[Stored dataset items]
-- -- --

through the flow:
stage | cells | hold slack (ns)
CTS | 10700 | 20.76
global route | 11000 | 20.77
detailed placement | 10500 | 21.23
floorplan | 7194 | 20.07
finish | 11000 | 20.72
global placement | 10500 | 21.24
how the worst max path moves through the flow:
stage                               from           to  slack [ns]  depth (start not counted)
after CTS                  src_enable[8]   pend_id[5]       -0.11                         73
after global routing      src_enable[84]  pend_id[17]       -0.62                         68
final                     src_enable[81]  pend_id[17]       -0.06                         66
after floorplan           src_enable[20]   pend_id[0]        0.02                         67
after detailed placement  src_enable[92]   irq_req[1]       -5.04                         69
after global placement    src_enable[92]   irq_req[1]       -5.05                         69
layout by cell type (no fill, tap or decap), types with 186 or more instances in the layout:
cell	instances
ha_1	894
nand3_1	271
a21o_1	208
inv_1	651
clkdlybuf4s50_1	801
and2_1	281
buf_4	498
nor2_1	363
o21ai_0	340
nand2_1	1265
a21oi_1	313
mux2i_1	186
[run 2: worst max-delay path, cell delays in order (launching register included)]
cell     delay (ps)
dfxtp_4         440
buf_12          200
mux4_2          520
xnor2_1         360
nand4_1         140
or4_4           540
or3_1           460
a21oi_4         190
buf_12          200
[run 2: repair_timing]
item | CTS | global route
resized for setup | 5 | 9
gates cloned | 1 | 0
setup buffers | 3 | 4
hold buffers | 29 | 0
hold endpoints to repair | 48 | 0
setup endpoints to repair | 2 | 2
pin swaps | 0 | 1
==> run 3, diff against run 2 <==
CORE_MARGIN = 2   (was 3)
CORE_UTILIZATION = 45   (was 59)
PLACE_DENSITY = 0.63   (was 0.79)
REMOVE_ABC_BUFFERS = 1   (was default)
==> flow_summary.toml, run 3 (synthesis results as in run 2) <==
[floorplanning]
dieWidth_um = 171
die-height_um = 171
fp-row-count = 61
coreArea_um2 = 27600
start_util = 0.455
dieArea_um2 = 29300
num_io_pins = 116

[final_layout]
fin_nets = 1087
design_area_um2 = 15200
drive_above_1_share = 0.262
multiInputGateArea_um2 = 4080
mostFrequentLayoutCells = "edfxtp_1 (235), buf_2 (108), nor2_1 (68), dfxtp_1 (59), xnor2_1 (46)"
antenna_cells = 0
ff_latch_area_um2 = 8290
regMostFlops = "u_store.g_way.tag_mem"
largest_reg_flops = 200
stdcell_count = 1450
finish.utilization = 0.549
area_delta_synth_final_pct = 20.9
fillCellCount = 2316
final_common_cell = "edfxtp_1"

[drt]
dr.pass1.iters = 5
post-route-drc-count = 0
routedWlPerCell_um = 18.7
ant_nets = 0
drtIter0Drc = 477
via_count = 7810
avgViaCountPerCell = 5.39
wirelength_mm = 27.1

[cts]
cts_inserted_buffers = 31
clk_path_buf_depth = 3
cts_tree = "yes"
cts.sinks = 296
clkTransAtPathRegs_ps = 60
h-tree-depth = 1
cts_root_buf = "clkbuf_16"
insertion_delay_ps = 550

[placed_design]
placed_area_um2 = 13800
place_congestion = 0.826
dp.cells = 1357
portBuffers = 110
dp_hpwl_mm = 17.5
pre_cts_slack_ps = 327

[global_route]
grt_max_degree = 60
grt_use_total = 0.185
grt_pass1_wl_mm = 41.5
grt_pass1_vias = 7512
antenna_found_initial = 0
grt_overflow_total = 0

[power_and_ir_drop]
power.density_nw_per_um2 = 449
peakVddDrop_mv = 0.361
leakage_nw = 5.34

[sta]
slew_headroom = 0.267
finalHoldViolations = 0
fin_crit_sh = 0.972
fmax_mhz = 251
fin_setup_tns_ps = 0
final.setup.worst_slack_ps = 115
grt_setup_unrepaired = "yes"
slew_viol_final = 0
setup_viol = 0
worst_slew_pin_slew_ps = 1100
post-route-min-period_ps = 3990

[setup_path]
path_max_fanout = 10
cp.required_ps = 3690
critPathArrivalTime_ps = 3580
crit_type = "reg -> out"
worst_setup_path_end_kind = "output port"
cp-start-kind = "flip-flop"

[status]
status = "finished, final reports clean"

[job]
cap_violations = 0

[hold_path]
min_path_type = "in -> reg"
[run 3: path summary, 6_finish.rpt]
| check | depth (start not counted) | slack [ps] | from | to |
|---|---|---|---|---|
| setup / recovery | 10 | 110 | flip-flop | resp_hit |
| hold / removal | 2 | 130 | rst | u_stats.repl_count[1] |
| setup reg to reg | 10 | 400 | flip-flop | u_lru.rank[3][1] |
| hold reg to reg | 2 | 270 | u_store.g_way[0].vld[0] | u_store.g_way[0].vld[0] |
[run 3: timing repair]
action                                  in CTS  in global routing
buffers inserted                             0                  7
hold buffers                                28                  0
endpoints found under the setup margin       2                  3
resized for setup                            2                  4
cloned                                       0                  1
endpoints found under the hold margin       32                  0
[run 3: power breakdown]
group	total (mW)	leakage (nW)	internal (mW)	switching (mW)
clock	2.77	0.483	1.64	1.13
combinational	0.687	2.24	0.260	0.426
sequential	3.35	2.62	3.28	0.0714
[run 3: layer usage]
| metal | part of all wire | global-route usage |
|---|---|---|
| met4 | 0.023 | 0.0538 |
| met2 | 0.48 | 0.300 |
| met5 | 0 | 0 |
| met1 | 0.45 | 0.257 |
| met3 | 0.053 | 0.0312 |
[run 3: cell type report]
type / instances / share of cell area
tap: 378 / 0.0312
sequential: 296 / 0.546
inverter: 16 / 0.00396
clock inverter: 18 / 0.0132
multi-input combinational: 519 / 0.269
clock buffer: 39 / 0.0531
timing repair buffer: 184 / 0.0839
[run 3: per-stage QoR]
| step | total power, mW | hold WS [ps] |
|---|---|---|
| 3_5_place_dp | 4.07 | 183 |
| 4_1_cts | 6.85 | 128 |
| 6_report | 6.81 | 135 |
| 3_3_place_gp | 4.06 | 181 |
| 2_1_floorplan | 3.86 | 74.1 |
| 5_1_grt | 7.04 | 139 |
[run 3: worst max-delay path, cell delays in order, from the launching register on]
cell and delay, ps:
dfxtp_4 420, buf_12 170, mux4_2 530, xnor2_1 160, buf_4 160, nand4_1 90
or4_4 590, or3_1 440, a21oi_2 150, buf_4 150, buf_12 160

-- -- --

● Exercise details: Reproduce, with both ends included, the lines from the one holding "[run 3: cell type report]" to the end of the records above.

● Finished exercise:
[run 3: cell type report]
type / instances / share of cell area
tap: 378 / 0.0312
sequential: 296 / 0.546
inverter: 16 / 0.00396
clock inverter: 18 / 0.0132
multi-input combinational: 519 / 0.269
clock buffer: 39 / 0.0531
timing repair buffer: 184 / 0.0839
[run 3: per-stage QoR]
| step | total power, mW | hold WS [ps] |
|---|---|---|
| 3_5_place_dp | 4.07 | 183 |
| 4_1_cts | 6.85 | 128 |
| 6_report | 6.81 | 135 |
| 3_3_place_gp | 4.06 | 181 |
| 2_1_floorplan | 3.86 | 74.1 |
| 5_1_grt | 7.04 | 139 |
[run 3: worst max-delay path, cell delays in order, from the launching register on]
cell and delay, ps:
dfxtp_4 420, buf_12 170, mux4_2 530, xnor2_1 160, buf_4 160, nand4_1 90
or4_4 590, or3_1 440, a21oi_2 150, buf_4 150, buf_12 160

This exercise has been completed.